══ Data extract ══
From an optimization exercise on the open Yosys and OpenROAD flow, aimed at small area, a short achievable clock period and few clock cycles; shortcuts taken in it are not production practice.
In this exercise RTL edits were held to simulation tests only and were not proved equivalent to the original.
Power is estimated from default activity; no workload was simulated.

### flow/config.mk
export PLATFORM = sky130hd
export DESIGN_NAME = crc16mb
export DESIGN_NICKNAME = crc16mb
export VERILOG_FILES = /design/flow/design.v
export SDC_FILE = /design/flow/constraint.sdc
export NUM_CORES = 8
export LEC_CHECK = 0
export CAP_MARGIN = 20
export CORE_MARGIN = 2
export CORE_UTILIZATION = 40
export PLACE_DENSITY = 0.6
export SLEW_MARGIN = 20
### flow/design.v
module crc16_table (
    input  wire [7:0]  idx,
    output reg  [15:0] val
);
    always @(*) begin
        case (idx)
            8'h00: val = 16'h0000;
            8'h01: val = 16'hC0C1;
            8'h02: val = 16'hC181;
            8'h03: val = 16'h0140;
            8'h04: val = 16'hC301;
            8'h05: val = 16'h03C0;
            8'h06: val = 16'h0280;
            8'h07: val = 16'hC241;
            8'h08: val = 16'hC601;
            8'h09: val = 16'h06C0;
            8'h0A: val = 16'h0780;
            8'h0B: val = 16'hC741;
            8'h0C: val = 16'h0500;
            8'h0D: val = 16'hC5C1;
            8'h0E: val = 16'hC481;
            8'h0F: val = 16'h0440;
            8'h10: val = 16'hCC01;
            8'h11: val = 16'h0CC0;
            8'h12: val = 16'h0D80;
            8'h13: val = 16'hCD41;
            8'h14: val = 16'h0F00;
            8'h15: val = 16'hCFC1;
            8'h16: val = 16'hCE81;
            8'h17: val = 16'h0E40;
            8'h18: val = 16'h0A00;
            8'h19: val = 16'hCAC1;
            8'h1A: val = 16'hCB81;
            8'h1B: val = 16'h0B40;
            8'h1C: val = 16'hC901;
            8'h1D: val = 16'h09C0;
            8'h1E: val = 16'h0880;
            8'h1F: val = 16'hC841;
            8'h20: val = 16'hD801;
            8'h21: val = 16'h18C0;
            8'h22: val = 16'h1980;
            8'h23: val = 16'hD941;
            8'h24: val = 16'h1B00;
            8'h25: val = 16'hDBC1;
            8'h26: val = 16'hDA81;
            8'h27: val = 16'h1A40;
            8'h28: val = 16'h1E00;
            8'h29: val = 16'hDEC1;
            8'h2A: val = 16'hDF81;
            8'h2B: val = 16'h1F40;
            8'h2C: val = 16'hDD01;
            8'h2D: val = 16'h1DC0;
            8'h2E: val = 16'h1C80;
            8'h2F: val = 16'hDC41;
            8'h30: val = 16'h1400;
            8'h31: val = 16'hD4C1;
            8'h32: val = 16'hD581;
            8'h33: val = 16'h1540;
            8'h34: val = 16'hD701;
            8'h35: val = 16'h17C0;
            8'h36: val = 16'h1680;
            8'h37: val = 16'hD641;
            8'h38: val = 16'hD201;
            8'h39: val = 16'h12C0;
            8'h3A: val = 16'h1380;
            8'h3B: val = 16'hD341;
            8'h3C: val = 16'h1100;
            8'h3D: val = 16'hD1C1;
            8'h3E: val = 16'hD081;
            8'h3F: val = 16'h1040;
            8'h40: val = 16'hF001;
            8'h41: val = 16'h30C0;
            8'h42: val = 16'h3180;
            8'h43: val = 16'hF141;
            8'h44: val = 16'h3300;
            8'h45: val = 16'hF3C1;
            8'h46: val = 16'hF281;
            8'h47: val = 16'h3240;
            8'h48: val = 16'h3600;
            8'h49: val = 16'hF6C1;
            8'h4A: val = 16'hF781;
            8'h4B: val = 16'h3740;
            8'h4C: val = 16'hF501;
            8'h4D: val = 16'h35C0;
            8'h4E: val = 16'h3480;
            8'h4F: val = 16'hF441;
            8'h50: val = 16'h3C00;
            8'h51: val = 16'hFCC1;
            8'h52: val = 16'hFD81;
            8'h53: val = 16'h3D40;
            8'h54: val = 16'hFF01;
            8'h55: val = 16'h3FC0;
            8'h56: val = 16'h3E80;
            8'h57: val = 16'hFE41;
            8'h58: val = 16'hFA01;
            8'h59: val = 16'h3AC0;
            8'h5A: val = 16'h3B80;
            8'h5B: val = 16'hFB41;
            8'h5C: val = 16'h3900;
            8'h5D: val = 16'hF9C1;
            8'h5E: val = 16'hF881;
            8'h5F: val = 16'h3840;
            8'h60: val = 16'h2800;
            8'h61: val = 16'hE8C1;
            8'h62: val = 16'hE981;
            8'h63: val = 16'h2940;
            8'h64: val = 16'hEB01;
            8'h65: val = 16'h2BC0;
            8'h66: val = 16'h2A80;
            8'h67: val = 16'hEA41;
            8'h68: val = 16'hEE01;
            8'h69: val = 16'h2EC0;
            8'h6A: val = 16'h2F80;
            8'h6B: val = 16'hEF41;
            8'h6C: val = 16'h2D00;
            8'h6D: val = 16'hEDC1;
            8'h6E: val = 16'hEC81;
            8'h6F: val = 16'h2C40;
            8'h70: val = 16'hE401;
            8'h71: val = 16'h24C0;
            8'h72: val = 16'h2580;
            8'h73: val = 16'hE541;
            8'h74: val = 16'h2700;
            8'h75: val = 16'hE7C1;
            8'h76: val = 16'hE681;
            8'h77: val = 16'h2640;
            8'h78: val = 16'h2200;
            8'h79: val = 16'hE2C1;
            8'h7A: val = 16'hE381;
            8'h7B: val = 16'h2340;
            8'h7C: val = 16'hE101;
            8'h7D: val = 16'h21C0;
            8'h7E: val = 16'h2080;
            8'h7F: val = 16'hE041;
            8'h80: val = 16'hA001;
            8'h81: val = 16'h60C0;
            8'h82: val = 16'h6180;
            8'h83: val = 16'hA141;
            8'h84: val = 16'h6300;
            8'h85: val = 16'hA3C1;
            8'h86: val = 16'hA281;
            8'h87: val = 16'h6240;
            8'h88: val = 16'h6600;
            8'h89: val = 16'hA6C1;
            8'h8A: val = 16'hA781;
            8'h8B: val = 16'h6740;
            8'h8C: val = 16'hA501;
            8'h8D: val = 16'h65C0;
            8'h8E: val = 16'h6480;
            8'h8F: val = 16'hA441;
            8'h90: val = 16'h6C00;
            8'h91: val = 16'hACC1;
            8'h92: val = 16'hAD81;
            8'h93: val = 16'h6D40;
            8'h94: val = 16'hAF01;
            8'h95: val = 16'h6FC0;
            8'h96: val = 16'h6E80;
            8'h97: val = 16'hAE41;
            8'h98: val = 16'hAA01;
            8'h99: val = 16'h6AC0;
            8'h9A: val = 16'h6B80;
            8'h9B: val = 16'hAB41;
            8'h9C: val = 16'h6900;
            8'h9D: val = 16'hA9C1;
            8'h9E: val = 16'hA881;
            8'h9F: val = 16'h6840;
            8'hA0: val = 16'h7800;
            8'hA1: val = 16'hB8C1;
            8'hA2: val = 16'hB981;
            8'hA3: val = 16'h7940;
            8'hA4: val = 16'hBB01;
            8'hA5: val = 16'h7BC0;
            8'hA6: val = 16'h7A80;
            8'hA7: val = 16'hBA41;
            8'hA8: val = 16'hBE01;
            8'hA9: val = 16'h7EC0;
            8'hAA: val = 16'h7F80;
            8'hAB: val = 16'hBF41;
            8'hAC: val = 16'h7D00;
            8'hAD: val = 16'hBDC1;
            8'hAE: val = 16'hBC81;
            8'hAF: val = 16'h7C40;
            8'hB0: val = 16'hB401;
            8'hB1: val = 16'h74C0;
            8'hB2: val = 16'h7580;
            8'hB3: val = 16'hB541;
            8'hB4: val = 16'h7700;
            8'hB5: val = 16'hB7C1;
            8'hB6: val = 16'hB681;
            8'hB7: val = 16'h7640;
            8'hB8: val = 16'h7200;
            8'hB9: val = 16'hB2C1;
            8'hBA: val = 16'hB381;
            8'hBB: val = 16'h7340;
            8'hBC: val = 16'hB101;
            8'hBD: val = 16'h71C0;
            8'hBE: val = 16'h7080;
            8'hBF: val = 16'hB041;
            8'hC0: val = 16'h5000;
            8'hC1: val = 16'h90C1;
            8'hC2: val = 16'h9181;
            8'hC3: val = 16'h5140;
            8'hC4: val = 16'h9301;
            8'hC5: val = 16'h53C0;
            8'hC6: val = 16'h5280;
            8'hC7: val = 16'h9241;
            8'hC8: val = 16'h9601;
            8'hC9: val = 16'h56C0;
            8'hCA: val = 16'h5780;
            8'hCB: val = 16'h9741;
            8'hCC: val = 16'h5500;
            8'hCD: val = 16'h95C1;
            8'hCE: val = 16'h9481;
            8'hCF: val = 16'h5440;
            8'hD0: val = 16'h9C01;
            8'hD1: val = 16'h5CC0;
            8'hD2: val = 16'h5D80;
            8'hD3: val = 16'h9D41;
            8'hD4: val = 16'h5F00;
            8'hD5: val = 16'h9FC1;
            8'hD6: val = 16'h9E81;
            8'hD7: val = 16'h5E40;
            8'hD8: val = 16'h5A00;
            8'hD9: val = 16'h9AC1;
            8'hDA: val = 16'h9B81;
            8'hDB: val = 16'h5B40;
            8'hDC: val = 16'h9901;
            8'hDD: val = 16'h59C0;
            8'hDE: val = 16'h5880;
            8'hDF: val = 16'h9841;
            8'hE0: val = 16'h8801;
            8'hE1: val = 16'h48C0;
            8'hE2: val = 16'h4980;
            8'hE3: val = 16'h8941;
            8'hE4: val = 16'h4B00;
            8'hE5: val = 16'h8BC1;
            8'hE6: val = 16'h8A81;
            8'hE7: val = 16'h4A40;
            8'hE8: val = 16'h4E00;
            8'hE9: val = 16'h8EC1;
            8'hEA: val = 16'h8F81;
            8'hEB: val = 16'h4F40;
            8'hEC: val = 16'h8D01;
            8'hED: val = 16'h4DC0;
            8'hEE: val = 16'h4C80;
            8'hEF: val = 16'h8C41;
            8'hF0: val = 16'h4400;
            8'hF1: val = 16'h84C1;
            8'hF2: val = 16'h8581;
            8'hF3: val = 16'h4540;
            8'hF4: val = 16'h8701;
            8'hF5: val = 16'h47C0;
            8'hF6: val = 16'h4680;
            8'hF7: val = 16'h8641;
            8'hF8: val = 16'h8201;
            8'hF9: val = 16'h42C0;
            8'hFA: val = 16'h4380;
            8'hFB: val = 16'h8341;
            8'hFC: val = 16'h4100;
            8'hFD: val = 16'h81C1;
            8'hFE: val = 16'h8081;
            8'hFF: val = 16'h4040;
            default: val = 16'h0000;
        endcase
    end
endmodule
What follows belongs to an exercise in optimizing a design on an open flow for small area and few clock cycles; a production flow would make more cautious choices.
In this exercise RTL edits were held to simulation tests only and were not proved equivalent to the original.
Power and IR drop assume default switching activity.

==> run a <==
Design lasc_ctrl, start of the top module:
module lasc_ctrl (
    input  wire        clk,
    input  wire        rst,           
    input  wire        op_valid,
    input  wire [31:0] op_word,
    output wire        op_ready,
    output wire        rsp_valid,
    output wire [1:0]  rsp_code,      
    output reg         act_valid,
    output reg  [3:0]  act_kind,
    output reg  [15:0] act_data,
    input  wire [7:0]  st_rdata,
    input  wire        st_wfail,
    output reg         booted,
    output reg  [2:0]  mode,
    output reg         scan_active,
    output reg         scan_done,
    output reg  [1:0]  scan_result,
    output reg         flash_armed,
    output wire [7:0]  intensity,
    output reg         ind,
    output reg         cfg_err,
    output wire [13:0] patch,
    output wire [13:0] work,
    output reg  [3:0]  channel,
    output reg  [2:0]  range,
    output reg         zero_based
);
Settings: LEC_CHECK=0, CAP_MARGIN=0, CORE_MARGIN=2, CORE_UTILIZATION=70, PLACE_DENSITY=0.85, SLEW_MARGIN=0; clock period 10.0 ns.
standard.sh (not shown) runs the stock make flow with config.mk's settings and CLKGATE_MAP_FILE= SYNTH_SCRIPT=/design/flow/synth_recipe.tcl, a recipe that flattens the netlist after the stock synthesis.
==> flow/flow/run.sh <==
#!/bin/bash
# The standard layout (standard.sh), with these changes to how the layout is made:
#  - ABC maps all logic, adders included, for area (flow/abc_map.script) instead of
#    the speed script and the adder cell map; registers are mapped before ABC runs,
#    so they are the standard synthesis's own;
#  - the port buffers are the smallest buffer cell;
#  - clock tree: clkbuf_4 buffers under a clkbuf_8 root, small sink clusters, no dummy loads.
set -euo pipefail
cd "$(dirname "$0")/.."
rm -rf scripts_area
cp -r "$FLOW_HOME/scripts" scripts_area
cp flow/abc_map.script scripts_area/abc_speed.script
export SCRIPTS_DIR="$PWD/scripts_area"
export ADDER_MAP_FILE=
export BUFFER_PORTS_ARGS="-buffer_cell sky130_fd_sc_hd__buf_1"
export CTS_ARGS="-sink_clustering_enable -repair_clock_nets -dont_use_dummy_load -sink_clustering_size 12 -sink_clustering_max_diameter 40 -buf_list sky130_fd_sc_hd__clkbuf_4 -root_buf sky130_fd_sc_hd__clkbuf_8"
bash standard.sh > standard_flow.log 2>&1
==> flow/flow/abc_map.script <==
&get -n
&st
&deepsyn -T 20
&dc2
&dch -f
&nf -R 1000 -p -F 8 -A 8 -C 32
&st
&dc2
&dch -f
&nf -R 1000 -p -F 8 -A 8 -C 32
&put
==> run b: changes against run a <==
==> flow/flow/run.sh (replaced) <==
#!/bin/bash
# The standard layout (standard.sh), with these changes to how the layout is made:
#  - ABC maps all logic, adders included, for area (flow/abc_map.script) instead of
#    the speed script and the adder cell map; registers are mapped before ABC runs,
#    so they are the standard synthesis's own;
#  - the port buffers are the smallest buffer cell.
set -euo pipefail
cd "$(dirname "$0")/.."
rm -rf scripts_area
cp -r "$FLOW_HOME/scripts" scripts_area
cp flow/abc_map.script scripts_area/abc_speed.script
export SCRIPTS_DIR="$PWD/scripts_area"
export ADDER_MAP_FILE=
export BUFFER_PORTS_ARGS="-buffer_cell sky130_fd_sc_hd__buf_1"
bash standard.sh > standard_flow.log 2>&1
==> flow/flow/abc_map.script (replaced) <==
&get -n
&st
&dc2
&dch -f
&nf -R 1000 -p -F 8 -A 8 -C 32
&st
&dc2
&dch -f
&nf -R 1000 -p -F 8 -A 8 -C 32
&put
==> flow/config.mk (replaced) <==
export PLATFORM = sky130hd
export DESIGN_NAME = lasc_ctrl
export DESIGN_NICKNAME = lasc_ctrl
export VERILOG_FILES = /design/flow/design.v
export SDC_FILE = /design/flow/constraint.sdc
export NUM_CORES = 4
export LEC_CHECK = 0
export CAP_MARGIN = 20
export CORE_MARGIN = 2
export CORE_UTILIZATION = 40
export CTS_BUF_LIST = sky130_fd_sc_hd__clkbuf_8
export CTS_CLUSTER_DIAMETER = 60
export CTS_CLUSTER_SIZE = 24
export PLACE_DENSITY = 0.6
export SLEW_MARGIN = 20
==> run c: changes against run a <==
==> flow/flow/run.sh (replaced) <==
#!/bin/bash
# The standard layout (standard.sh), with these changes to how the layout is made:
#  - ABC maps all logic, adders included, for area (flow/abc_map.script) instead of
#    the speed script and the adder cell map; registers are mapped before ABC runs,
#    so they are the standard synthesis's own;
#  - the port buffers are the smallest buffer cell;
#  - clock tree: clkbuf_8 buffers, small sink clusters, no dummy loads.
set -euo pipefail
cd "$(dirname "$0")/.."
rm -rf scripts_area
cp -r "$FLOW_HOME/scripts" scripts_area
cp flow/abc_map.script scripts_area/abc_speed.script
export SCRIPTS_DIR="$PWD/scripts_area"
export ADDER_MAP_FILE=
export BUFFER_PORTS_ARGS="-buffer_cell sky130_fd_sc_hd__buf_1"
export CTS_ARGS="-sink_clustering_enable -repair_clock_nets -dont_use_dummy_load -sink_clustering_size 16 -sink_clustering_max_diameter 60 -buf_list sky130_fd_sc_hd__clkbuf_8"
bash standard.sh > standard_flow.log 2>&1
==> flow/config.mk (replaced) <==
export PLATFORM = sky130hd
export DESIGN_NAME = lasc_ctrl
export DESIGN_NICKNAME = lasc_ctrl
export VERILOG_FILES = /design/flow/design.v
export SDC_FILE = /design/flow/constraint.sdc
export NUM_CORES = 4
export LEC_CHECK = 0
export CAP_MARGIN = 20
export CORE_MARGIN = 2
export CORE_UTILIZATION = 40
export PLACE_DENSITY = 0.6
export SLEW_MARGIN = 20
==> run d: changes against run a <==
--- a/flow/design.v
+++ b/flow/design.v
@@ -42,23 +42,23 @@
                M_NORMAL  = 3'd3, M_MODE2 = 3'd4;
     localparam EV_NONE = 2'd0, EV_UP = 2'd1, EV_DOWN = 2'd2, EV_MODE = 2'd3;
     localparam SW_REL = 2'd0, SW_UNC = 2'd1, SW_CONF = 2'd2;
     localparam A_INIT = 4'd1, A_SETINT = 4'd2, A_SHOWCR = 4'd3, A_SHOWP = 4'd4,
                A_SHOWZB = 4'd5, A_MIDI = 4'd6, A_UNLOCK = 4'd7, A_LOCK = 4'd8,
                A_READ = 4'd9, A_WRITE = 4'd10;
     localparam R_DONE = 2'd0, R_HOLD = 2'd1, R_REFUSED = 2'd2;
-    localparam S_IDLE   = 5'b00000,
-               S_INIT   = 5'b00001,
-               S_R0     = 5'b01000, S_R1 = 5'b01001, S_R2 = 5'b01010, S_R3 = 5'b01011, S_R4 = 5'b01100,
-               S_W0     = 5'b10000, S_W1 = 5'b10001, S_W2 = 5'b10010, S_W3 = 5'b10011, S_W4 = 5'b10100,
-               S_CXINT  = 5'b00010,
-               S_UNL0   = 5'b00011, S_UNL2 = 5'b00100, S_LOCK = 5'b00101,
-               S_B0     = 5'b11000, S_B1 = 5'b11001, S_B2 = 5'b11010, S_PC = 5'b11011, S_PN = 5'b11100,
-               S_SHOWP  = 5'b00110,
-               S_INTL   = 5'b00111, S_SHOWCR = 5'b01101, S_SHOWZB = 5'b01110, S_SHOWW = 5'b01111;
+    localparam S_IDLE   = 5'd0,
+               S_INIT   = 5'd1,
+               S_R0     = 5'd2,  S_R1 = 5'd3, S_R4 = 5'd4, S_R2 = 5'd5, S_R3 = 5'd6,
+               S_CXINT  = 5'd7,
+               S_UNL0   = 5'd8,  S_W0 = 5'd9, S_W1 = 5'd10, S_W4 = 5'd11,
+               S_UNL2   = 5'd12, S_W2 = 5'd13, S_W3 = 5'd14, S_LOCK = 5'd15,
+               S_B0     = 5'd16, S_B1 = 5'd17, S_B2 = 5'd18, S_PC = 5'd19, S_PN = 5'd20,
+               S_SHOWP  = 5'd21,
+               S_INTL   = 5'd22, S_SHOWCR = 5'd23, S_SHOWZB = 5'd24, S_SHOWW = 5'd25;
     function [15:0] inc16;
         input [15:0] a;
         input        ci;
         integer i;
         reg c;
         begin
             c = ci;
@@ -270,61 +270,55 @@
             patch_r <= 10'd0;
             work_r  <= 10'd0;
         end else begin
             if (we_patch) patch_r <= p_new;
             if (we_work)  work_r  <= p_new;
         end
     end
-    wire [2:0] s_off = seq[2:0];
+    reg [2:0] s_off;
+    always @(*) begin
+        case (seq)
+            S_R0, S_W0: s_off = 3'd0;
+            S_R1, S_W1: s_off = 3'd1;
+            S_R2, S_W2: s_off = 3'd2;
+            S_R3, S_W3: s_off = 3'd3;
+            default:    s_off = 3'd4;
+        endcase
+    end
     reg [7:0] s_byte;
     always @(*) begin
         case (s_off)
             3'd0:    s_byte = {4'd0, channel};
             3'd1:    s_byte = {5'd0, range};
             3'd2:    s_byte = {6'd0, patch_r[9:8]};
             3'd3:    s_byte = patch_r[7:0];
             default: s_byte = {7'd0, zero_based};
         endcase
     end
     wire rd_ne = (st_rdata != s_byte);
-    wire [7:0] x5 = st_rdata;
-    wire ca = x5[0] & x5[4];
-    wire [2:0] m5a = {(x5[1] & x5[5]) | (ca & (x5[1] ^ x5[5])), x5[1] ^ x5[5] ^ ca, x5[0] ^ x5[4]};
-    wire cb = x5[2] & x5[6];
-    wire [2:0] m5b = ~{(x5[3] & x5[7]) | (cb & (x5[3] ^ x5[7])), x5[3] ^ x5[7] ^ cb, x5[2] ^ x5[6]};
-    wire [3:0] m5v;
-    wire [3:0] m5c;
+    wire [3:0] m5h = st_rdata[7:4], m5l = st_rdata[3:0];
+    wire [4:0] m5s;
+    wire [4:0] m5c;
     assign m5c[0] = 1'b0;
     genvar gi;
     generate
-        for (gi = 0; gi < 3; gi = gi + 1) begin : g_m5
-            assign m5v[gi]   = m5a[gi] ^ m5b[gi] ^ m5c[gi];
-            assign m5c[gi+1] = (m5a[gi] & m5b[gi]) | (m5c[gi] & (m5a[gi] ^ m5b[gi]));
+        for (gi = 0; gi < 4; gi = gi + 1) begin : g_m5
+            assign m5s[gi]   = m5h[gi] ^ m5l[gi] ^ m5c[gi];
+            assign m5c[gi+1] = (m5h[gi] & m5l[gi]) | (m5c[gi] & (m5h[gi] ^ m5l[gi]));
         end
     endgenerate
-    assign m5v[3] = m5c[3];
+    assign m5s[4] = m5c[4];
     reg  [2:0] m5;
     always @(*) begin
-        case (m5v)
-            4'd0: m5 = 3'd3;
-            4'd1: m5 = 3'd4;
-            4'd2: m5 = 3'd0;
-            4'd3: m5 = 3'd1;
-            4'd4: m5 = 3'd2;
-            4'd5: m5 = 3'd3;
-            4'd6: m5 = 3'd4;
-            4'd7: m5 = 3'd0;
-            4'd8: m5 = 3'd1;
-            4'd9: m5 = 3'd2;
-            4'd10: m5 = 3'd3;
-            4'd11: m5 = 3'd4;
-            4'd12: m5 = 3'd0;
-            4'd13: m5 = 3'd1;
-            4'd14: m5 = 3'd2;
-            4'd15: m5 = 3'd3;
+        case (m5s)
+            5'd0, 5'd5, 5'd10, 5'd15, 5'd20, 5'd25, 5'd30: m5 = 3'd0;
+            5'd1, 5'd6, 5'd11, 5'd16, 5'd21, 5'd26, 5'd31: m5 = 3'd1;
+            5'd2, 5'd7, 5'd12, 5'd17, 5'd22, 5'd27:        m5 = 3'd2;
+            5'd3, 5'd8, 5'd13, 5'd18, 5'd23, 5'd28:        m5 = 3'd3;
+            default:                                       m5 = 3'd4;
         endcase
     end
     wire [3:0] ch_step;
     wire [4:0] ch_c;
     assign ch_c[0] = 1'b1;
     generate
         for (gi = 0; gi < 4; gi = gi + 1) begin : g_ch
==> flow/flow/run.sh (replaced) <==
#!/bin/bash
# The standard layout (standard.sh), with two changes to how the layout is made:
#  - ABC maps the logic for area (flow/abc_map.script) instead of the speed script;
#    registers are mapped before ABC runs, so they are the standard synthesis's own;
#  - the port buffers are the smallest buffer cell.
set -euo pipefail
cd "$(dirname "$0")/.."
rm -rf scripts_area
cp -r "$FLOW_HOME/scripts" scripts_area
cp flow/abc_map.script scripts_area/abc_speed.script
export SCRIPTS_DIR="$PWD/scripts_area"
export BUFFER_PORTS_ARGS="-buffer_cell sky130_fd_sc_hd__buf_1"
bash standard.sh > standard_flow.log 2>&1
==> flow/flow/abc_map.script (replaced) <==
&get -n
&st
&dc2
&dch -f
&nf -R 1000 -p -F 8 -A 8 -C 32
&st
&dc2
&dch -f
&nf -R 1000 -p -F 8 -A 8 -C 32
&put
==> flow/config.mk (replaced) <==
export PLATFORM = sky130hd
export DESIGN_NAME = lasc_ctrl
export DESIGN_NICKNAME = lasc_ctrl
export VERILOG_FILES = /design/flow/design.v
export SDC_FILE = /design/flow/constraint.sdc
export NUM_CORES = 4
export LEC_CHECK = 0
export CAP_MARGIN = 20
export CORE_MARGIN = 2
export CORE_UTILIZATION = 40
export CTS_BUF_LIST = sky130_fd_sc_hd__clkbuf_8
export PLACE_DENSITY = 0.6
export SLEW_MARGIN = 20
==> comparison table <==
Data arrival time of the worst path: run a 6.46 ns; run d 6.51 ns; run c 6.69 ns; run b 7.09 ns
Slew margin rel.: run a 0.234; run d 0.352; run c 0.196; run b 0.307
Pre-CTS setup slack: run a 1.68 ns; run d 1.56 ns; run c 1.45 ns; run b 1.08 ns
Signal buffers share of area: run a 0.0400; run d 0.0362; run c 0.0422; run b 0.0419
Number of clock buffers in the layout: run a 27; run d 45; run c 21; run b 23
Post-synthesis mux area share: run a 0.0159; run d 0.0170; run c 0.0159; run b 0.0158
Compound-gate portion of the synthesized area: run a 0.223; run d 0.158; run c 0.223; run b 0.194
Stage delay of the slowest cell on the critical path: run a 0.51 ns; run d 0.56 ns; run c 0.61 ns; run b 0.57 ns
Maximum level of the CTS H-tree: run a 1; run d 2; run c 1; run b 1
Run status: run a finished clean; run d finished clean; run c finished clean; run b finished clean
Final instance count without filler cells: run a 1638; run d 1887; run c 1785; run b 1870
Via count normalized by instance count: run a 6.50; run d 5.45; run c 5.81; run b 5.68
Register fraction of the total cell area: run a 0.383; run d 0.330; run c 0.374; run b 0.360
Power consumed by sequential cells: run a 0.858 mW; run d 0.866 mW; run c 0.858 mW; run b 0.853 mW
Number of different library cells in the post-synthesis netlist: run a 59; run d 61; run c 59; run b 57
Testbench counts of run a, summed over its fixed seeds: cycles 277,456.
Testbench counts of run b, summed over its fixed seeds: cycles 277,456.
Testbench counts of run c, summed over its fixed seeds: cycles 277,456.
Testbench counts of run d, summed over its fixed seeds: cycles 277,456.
═══
What the task asks: Which lines of the records above contain the word "input"? Copy each of them.

Task answer:
    input  wire [7:0]  idx,
    input  wire        clk,
    input  wire        rst,           
    input  wire        op_valid,
    input  wire [31:0] op_word,
    input  wire [7:0]  st_rdata,
    input  wire        st_wfail,
         input [15:0] a;
         input        ci;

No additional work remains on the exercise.